The Role of Hydrogen Peroxide as an Endogenous Growth Factor in Human Breast Cancer Cells

Recently a significant number of studies have reported the role of ROS in the progression of a variety of cancers including breast cancer. In this study we have assessed the levels of O 2 − and H 2 O 2 in a panel of breast cancer cells comprising both estrogen receptor positive and negative cell lines and compared them with those of normal human breast epithelial cells. We have established a significant role of H 2 O 2 in breast cancer survival and proliferation by either silencing or overexpressing catalase in a breast cancer cell line, MDA‐MB‐468. We observed that silencing of catalase was accompanied by an increase in H 2 O 2 production accompanied by an increase in proliferation rate.
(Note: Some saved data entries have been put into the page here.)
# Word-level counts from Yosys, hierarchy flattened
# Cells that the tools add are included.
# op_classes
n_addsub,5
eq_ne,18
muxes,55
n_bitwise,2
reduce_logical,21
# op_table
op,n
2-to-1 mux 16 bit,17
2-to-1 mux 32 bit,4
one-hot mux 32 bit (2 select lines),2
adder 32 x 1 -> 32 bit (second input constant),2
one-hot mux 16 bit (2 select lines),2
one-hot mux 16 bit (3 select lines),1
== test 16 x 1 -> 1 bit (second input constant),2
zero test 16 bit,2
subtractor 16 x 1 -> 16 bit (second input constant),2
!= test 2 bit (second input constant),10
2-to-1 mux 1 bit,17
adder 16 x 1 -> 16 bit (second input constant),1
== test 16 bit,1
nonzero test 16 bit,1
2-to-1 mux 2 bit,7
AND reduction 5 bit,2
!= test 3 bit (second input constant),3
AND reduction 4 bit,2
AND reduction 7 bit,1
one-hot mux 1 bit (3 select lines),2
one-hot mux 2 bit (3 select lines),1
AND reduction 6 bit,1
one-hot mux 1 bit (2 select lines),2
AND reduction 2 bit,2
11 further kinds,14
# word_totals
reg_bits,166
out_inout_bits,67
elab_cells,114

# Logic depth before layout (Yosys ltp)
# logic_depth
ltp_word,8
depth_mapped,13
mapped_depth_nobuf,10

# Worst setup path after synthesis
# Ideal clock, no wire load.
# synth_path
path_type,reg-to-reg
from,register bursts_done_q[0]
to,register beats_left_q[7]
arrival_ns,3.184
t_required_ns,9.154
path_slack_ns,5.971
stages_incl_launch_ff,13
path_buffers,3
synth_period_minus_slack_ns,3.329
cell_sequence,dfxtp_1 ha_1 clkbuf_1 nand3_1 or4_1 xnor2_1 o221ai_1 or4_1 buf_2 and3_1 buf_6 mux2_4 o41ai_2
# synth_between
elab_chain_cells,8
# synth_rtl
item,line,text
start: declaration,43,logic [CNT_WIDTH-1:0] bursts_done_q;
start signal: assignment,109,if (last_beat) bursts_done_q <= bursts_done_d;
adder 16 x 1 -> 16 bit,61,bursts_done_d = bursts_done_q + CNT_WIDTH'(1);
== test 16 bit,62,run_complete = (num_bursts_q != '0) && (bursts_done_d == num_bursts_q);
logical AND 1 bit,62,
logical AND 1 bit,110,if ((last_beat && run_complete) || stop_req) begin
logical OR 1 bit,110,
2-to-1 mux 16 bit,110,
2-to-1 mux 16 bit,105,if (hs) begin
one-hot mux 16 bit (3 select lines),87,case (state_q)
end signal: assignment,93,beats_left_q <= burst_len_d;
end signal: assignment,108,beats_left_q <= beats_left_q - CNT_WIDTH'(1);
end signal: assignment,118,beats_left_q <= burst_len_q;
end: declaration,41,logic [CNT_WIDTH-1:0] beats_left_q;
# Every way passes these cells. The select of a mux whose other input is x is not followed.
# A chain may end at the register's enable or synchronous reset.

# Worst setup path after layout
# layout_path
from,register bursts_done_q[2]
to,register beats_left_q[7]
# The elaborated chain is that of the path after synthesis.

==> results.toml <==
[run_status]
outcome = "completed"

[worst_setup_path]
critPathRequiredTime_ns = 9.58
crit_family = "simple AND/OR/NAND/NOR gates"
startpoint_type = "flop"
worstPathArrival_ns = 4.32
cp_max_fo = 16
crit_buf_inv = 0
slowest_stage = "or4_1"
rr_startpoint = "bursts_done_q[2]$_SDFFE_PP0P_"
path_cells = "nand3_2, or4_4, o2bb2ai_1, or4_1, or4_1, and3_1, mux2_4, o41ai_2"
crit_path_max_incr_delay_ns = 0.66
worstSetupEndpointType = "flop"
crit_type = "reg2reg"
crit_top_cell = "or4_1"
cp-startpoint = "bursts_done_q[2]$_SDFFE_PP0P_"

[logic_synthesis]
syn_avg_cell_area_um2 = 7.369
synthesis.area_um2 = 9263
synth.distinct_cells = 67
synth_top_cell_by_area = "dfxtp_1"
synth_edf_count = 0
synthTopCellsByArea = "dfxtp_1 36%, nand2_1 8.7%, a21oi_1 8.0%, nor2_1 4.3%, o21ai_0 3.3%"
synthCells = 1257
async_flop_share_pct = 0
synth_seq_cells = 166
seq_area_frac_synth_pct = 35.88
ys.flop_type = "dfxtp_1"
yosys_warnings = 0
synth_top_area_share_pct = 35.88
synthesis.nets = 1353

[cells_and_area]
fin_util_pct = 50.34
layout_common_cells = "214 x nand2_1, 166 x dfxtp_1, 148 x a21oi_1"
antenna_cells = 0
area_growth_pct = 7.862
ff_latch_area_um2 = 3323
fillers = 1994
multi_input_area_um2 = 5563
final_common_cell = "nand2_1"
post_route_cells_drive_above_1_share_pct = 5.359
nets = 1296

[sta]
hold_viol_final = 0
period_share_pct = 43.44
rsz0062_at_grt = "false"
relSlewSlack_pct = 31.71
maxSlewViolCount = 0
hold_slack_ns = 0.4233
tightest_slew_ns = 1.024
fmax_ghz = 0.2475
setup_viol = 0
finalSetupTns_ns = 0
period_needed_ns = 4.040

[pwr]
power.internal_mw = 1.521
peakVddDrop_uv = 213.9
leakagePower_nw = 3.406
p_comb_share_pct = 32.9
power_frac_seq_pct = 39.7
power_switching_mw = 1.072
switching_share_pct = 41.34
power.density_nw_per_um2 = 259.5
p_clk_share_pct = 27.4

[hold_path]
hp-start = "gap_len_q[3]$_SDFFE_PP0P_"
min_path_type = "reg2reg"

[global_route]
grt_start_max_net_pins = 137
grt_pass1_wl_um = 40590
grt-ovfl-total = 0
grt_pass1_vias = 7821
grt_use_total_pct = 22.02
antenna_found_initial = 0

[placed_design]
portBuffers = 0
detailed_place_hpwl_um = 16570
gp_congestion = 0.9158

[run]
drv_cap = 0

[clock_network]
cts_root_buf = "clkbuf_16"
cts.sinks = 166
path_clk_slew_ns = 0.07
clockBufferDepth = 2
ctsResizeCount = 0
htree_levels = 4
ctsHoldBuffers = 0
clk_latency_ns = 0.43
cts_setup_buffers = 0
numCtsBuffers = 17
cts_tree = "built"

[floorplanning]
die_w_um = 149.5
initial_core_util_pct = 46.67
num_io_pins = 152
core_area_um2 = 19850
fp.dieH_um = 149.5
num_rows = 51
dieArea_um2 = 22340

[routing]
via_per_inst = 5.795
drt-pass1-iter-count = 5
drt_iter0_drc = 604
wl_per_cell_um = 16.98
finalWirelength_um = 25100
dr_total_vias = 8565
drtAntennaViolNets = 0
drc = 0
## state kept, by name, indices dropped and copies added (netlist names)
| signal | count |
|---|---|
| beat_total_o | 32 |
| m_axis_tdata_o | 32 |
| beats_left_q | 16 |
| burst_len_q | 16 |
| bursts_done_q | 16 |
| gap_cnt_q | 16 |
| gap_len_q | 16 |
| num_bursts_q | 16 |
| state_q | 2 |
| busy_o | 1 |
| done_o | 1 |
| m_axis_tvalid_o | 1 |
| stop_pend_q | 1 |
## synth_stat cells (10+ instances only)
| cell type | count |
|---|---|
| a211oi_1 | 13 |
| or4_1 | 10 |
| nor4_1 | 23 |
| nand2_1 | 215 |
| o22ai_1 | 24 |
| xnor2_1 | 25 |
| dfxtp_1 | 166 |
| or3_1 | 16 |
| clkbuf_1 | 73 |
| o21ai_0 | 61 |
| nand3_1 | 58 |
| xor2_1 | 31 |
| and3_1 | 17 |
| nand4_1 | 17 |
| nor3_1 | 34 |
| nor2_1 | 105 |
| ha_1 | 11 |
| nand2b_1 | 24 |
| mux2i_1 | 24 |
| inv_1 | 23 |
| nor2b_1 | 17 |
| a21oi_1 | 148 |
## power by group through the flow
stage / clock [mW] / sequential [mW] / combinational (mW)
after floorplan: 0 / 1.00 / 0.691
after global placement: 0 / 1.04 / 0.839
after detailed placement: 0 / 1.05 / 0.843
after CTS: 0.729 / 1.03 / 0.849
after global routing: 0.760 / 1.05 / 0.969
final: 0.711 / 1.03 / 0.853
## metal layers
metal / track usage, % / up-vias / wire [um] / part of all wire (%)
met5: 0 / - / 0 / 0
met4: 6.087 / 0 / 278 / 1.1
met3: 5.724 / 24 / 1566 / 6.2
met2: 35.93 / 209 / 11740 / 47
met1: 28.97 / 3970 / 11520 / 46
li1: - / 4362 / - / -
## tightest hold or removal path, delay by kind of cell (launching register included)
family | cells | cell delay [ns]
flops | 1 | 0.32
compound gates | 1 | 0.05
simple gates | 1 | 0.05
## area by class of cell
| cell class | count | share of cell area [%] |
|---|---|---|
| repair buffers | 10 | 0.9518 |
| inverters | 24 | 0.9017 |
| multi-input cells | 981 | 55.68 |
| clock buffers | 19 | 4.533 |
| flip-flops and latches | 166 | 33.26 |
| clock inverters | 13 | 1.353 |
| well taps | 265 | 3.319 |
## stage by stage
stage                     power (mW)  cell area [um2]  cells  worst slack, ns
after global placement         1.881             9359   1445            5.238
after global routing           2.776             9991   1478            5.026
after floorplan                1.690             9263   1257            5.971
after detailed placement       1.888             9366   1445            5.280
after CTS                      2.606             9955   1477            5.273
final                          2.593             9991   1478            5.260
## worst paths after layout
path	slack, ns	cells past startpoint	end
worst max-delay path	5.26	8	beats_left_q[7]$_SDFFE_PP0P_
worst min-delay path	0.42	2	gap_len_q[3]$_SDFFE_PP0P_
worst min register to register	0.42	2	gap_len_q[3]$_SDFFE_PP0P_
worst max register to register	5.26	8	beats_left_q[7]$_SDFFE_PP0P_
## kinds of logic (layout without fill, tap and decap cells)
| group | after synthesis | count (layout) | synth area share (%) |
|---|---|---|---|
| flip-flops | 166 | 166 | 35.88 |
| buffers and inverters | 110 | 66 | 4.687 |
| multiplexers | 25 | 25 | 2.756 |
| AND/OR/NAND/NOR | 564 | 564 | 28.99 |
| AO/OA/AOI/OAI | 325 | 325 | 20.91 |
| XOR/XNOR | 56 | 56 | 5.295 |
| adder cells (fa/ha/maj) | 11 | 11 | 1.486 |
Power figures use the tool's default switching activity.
This was associated with an increase in the phosphorylation status of ERK1/2 and AKT along with a decrease in PP2A (protein phosphatase 2A) activity. Conversely over expression of catalase in MDA‐MB‐468 caused a significant reduction in H 2 O 2 production resulting in apoptosis with a decrease in phosphorylation of ERK1/2 and AKT along with an increase in PP2A activity. This strongly indicated the role of H 2 O 2 as an endogenous growth factor in breast cancer cells. We further established this fact by obtaining similar results by overexpressing GPX1(glutathione peroxidase1) another H 2 O 2 scavenging enzyme. Interestingly overexpression of catalase did not result in apoptosis in normal human mammary epithelial cells attributing this phenomenon specifically to cancer cells, lending a significant therapeutic potential to the findings.